İmkânların sınırlı olduğu küçük bir kasabada büyüdüğüm için herhangi bir tür “kitapçı”yla tanışmam epey geç oldu. Süregelen okuma maceram, birlikte büyüdüğümüz dayımın bir yerlerden getirdiği kitapların ilkinin bir uzantısı… Ancak üniversitede ve daha sonra İstanbul’da bağımsız kitapçıları tanıdım. Önünde sonunda amaçları, hayatlarını kitap satarak kazanmaktı elbet ama büyük sermayelerle kurulmuş zincir mağazalarda olduğu gibi beni ve diğer okurları, raflar arasındaki bilinçsiz bir bakınma halindeki kaderimize terk etmediler. Ben zihnimdeki puslu okuma haritasında bulduğum bir ipucunu söylediğimde, haritanın kalan kısmını aydınlatıyordu bu kitapçılar. Tesadüfen öğrendiğim bir yazardan beni yakalayıp adını hiç duymadığım bir başkasına taşıyorlardı. Çünkü kitabı satmak, benden para kazanmak, bir tür ürün stoğunu eritmek öncelikli amacı değildi hiçbirinin. Bugün onların azaldığından hayıflanıyor olabiliriz ama onlar pasajlarda, küçük köşelerinde, işhanlarının alt katlarında; kitabın kendisine gelmesini bekleyen değil bir gizemin peşinde koşar gibi onun peşinde koşan okuru, tıpkı kendileri gibi bağımsız olabilmiş, yani reklam panolarında, dijital ekranlarda kendilerine sunulan piyasa edebiyatını zincirlerinden azade olmuş okurları bekliyorlar. Tanışmak isteyenler için ikisinin adını vereyim: Kuzguncuk Sahaf ve bugün sadece kitap satan değil, hızına yetişilmez bir biçimde kitap üreten, Türkiye’deki bağımsız (indie) yayıncılığın nazarımda şövalyelerinden Şenol Erdoğan’ın başında olduğu Sub Press’i mutlaka ziyaret edin.

CAN KANTARCI

Can Kantarcı

2000’ler başı bir şubat, nispeten daha boş zamanlar, Beşiktaş sahilde kaymakamlık yanında içilen onlarca çaydan sonra sarı dolmuş Taksim, trafikten fenalık geleceğini tahmin edip Gümüşsuyu biteyazarken iniş. Hava yağmurlu, soğuk. Sağa sola film afişlerine baka baka ne ara Galatasaray’a vardığını anlamayış. Hedef belli ama. Bu sefer çıktı sanki. Çıkmış olmalı. Defalarca başka kitaplar için gidilen ve gidilecek olan o yere bu sefer bir şekilde, ucundan bucağından da olsa, kendi kitabın için gidiş.

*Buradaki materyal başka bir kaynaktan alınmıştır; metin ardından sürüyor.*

--- src/rtl/rv_iopmp_error_record.sv ---
// IOPMP error record: latches the first violation and drives the interrupt.
// Optional lost-error counter enabled by defining RV_IOPMP_ERR_CNT_EN.

package rv_iopmp_pkg;

    localparam int unsigned SID_W = 8;

    typedef struct packed {
        logic [SID_W-1:0] sid;
        logic [15:0]      eid;
    } err_reqid_t;

    typedef struct packed {
        logic        error_detected;
        logic [1:0]  ttype;
        logic [2:0]  etype;
        err_reqid_t  err_reqid;
        logic [31:0] err_reqaddr;
        logic [31:0] err_reqaddrh;
    } error_capture_t;

endpackage

module rv_iopmp_error_record
    import rv_iopmp_pkg::*;
#(
    parameter int unsigned SID_WIDTH = SID_W,
    parameter int unsigned CNT_WIDTH = 8
) (
    input  logic                 clk_i,
    input  logic                 rst_ni,
    input  logic                 txn_done_i,
    input  error_capture_t       err_interface_i,
    input  logic                 intr_en_i,
    input  logic                 clear_i,
    output logic                 err_v_o,
    output logic [1:0]           err_ttype_o,
    output logic [2:0]           err_etype_o,
    output logic [SID_WIDTH-1:0] err_sid_o,
    output logic [15:0]          err_eid_o,
    output logic [31:0]          err_addr_o,
    output logic [31:0]          err_addrh_o,
    output logic                 irq_o,
    output logic [CNT_WIDTH-1:0] err_lost_cnt_o
);

    typedef enum logic {
        EMPTY = 1'b0,
        HELD  = 1'b1
    } state_e;

    state_e state_q;
    state_e state_d;
    logic   ev;
    logic   load;

    assign ev = txn_done_i & err_interface_i.error_detected;

    // Next state and capture decision; a clear with a new event recaptures.
    always_comb begin
        state_d = state_q;
        load    = 1'b0;
        unique case (state_q)
            EMPTY: begin
                if (ev) begin
                    load    = 1'b1;
                    state_d = HELD;
                end
            end
            HELD: begin
                if (clear_i) begin
                    if (ev) begin
                        load = 1'b1;
                    end else begin
                        state_d = EMPTY;
                    end
                end
            end
            default: state_d = EMPTY;
        endcase
    end

    // State register.
    always_ff @(posedge clk_i or negedge rst_ni) begin
        if (!rst_ni) begin
            state_q <= EMPTY;
        end else begin
            state_q <= state_d;
        end
    end

    // Record fields; only written on capture.
    always_ff @(posedge clk_i or negedge rst_ni) begin
        if (!rst_ni) begin
            err_ttype_o <= '0;
            err_etype_o <= '0;
            err_sid_o   <= '0;
            err_eid_o   <= '0;
            err_addr_o  <= '0;
            err_addrh_o <= '0;
        end else if (load) begin
            err_ttype_o <= err_interface_i.ttype;
            err_etype_o <= err_interface_i.etype;
            err_sid_o   <= SID_WIDTH'(err_interface_i.err_reqid.sid);
            err_eid_o   <= err_interface_i.err_reqid.eid;
            err_addr_o  <= err_interface_i.err_reqaddr;
            err_addrh_o <= err_interface_i.err_reqaddrh;
        end
    end

    assign err_v_o = (state_q == HELD);
    assign irq_o   = err_v_o & intr_en_i;

`ifdef RV_IOPMP_ERR_CNT_EN
    logic [CNT_WIDTH-1:0] lost_cnt_q;

    // Count events dropped while occupied; saturates, cleared with record.
    always_ff @(posedge clk_i or negedge rst_ni) begin
        if (!rst_ni) begin
            lost_cnt_q <= '0;
        end else if (state_q == HELD) begin
            if (clear_i) begin
                lost_cnt_q <= '0;
            end else if (ev && !(&lost_cnt_q)) begin
                lost_cnt_q <= lost_cnt_q + 1'b1;
            end
        end
    end

    assign err_lost_cnt_o = lost_cnt_q;
`else
    assign err_lost_cnt_o = '0;
`endif

endmodule

--- config.mk ---
export PLATFORM = sky130hd
export DESIGN_NAME = rv_iopmp_error_record
export DESIGN_NICKNAME = d
export VERILOG_FILES = /design/src/rtl/rv_iopmp_error_record.sv
export SDC_FILE = /design/constraint.sdc
export NUM_CORES = 1
export LEC_CHECK = 0
export CORE_ASPECT_RATIO = 0.8
export CORE_MARGIN = 2
export CORE_UTILIZATION = 35
export DETAILED_ROUTE_END_ITERATION = 7
export HOLD_SLACK_MARGIN = 0.12
export PLACE_DENSITY = 0.72
export SETUP_SLACK_MARGIN = 0.15
export SLEW_MARGIN = 0
export SYNTH_ARGS = -nofsm -noshare
export SYNTH_HDL_FRONTEND = slang
export SYNTH_SLANG_ARGS = --single-unit
--- constraint.sdc ---
create_clock -name clk_i -period 2 [get_ports clk_i]
set_clock_uncertainty 0.15 [all_clocks]
set_input_delay 0.3 -clock clk_i [delete_from_list [all_inputs] [get_ports clk_i]]
set_output_delay 0.3 -clock clk_i [all_outputs]
set_load 0.05 [all_outputs]
[Word-level counts from Yosys, hierarchy flattened]
Index checks and enable logic that the tools add are counted.
Word-level totals
  output and inout bits: 103
  logic and storage cells: 15
  register bits after elaboration: 94
Cells by class
  bitwise operators: 3
  multiplexer cells: 5
Operators by type and width (number)
  $pmux W1 S2: 2
  $mux W1: 3
  $and A1 B1 Y1: 2
  $not A1 Y1: 1

[Logic depth before layout (Yosys ltp)]
  depth in word-level cells: 4
  depth in mapped cells: 5

[Worst setup path after synthesis]
Ideal clock, no wire load.
  path type: register to register
  start point: register state_q, in the netlist err_v_o
  end point: register err_addr_o[0]
  data required time: 1725 ps
  cell stages (with the launch flop): 5
  period minus slack after synthesis: 1707 ps
  setup slack: 293 ps
  setup time: 125 ps
  path buffers: 2
  arrival: 1432 ps
  cell sequence: dfrtp_1 > a21oi_4 > buf_12 > buf_12 > mux2_4
On the way
  word-level cells in the longest chain between the ends: 2
Ends and longest elaborated chain
  start, declared: line 52  | state_e state_q;
  start signal, assigned: line 88  | state_q <= state_d;
  $not A1 Y1
  $pmux W1 S2 *: line 63  | unique case (state_q)
  end signal, assigned: line 106  | err_addr_o <= err_interface_i.err_reqaddr;
  end, declared: line 41  | output logic [31:0] err_addr_o,
Every way passes the cells marked *; elsewhere a longest branch is shown, timed or not.
A chain may end at the register's enable or synchronous reset.

[Worst setup path in the final report]
  start point: register err_addrh_o[1]
  end point: output err_addrh_o[1]
RTL lines
  start, declared: line 42  | output logic [31:0] err_addrh_o,
  start signal, assigned: line 107  | err_addrh_o <= err_interface_i.err_reqaddrh;
No word-level cell between the ends.

==> results.md <==
- Worst slew margin: 0.6447
- Most frequent cells in the layout: 97 x clkdlybuf4s50_1, 94 x dfrtp_1, 79 x dlygate4sd2_1, 70 x mux2_4, 30 x buf_4
- Post-Synth Adder-Cell Area: 0
- Clk sinks: 94
- Final design utilization: 0.5744
- CTS tree: done
- GRT busiest layer: met2
- Most common cell after layout, fill and taps aside: clkdlybuf4s50_1
- IO Pins: 202
- Seq pwr share: 0.356
- DR WL/cell: 15.84 um
- Die Y: 98.90 um
- Net Switching: 2603 uW
- Fin area: 6280 sq um
- Arr. time, crit path: 1.25 ns
- Peak supply drop: 0.6001 mV
- Ratio of cells with drive above 1 in the final layout: 0.3449
- PortBufs: 193
- Initial Util: 0.3604
- CP Launch Type: flop
- CP Buf/Inv Count: 1
- GRT overflow: 0
- Number of global-route vias before repair: 2800
- DRT Wirelength: 9123 um
- Sw Share: 0.3794
- Clock slew at reported path FFs: 0.07 ns
- Mapped Avg Cell Area: 18.59 sq um
- MaxCap Viol Count: 0
- Max stage delay on crit path: 0.57 ns
- Post-route ant nets: 0
- Largest family of logic cells by synthesized area: multiplexers
- YS warnings: 0
- Worst-path fanout max: 2
- Post-Synth Simple-Gate Area: 0.002540
- Core footprint: 10930 sq um
- Netlist cell types: 12
- # diodes: 0
- Initial antenna violation count: 0
- Synthesis-to-finish area growth: 59.38%
- CTS Buffer Depth: 2
- Fmax: 0.5886 GHz
- Total CTS buffers: 9
- H-tree depth: 3
- Synthesized flop and latch total: 94
- RePlAce Congestion: 0.7698
- Synth Area in XOR/XNOR: 0
- Area after DPL: 6058 sq um
- Critical Path End Type: output port
- Worst-Skew Late Latency: 0.33 ns
- Mapped Area: 3940 sq um
- Pwr dens: 1092 nW/um^2
- Clock power frac: 0.252
- Met1 GRT Util: 0.2001
- Post-layout nets: 526
- GRT met3 Usage: 0.06597
- Drt drc: 0
- Compound-Gate Fraction of Synth Area: 0.005399
- Number of DRC violations after detailed-routing iteration 0: 41
- Cell Chain, Critical Path: dlygate4sd2_1
- Critical path's top delay family: buffers and inverters
- Worst-Margin Slew: 0.5350 ns
- Pleak: 0.002923 uW
- Final Hold Vio Count: 0
- Met2 Use GR: 0.2436
- Max Slew Vio Count: 0
- Post-CTS setup buffers: 0
- Routed via count: 2516
- Worst hold-check path type: input port to asynchronous set/reset pin
- Die ar.: 12130 sq um
- Final HPWL DP: 6858 um
- Slowest cell on the critical path: dlygate4sd2_1
- Mux cell area share after synthesis: 0.3325
- Syn Inst Count: 212
- Total GRT Usage: 0.1578
- Num rows: 34
- Tcrit/Tclk final: 0.8495
- Kind of critical path: flop to output port
- RSZ-0062 raised after global routing: false
- First-pass iteration count of the detailed router: 4
- Combinational Power Share: 0.392
- Via density: 4.368
- First-pass GRT wire length: 14590 um
- Final setup vio count: 0
- Largest net degree at the start of global routing: 40
- DIE WIDTH: 122.6 um
- Status: complete, no violations
- Clock root cell: clkbuf_16
- Sequential share of the synthesized area: 0.5970
- Setup TNS Final: 0 ns
- Final period demand of the worst path: 1.699 ns
- Fillers: 874
- Worst EP required: 1.55 ns
- Int Pwr: 4257 uW
==> registers in the layout (all words and copies together), names as in the netlist <==
signal / count
err_addr_o: 32
err_addrh_o: 32
err_eid_o: 16
err_etype_o: 3
err_sid_o: 8
err_ttype_o: 2
err_v_o: 1
==> cell usage after synthesis, drive strengths merged <==
master | number | area [sq um]
dfrtp | 94 | 2352
conb | 1 | 3.750
nand2 | 1 | 3.750
a21oi | 1 | 16.27
inv | 2 | 7.500
and2 | 1 | 6.260
mux2 | 93 | 1310
o21ai | 1 | 5.000
buf | 18 | 235.2
==> power groups by stage <==
| stage | Combinational, uW | Sequential [uW] | Clock, uW |
|---|---|---|---|
| detailed placement | 2910 | 2480 | 0 |
| CTS | 2710 | 2450 | 1790 |
| global placement | 2890 | 2480 | 0 |
| finish | 2690 | 2440 | 1730 |
| global route | 2800 | 2490 | 1890 |
| floorplan | 627 | 3710 | 0 |
==> stage by stage <==
stage / hold WS [ns] / cells / setup WS (ns) / total power (uW)
after global placement: 0.1398 / 559 / 0.01812 / 5370
after detailed placement: 0.1430 / 559 / -0.02971 / 5399
after CTS: 0.3168 / 576 / 0.2804 / 6956
after global routing: 0.3448 / 576 / 0.2377 / 7181
final: 0.3125 / 576 / 0.3011 / 6860
after floorplan: -0.1456 / 219 / 0.2932 / 4340
==> per-layer routing <==
layer	up-vias	share of wire
met3	14	0.095
met4	0	0.016
met1	1224	0.43
li1	1153	-
met2	125	0.46
met5	-	0
==> cells by family (layout without fill, tap and decap cells) <==
group,Yosys count,after routing
multiplexers,93,93
AO/OA/AOI/OAI,2,2
other,1,8
buffers and inverters,20,233
AND/OR/NAND/NOR,2,2
flip-flops,94,94
==> repair_timing <==
| action | 4_1_cts | 5_1_grt |
|---|---|---|
| resized for setup | 79 | 0 |
| hold buffers | 1 | 0 |
| setup endpoints to repair | 79 | 0 |
| endpoints found under the hold margin | 31 | 0 |
==> area by class of cell <==
| type | count | area, sq um | area share |
|---|---|---|---|
| clock inverters | 6 | 71.32 | 0.01136 |
| repair buffers | 215 | 2058 | 0.3278 |
| inverters | 2 | 7.507 | 0.001195 |
| flip-flops and latches | 94 | 2352 | 0.3746 |
| clock buffers | 10 | 239.0 | 0.03806 |
| multi-input cells | 105 | 1371 | 0.2184 |
| well taps | 144 | 180.2 | 0.02869 |
==> worst paths after layout <==
| path | depth (start not counted) | from | endpoint | slack, ns |
|---|---|---|---|---|
| max | 1 | err_addrh_o[1] | err_addrh_o[1] | 0.30 |
| min | 2 | rst_ni | err_addrh_o[9] | 0.31 |
| max reg2reg | 4 | err_v_o | err_addrh_o[16] | 0.41 |
| min reg2reg | 1 | err_addr_o[1] | err_addr_o[1] | 0.35 |
| max in group asynchronous | 3 | rst_ni | err_addr_o[14] | 0.70 |
| min in group clk_i | 1 | err_addr_o[1] | err_addr_o[1] | 0.35 |
Note: power is estimated with default switching activity, not from simulation.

Robinson Crusoe her zamanki gibi sıcak ve sessiz. Çalışanlar her zamanki gibi size her sorduğunuz kitap hakkında sabırla bilgi verecek kadar yardımsever, ilgili. Ben de bu sefer kitabı soruyorum ama çekindiğimden, kendi çevirim, hatta ilk çevirim olduğunu söylemeden. Ayrıntı Yayınları, Yeraltı Edebiyatı’ndan çıkacaktı diyorum, “İsis” diye bir kitap. Yine biraz umutsuzum; dağıtıma çıkacağını söylemişlerdi ama acaba geldi mi, yoksa yine kös kös eve mi döneceğim diye düşüncelere dalmışken, o yıllarda Robinson’da çalışan hanımefendi elinde bir kitapla çıka, daha doğrusu üst kattan inegeliyor. Ve kitabevinin alametifarikası olan o kahverengi kesekâğıdı poşetine bundan 17 yıl önce yaptığım ilk çevirimi koyuveriyor.

NURHAN IŞKIN

Nurhan Işkın

Bağımsız Kitapçılar bana kitapların can bulduğu, onlara dokunduğumda yazarı ile buluştuğum hissini yaşatırken, kitap kokusunun beynimin hücrelerine doluşup dünyada başka hiçbir şeyden alınmayacak duyguların ruhumla buluşmasını sağlıyorlar…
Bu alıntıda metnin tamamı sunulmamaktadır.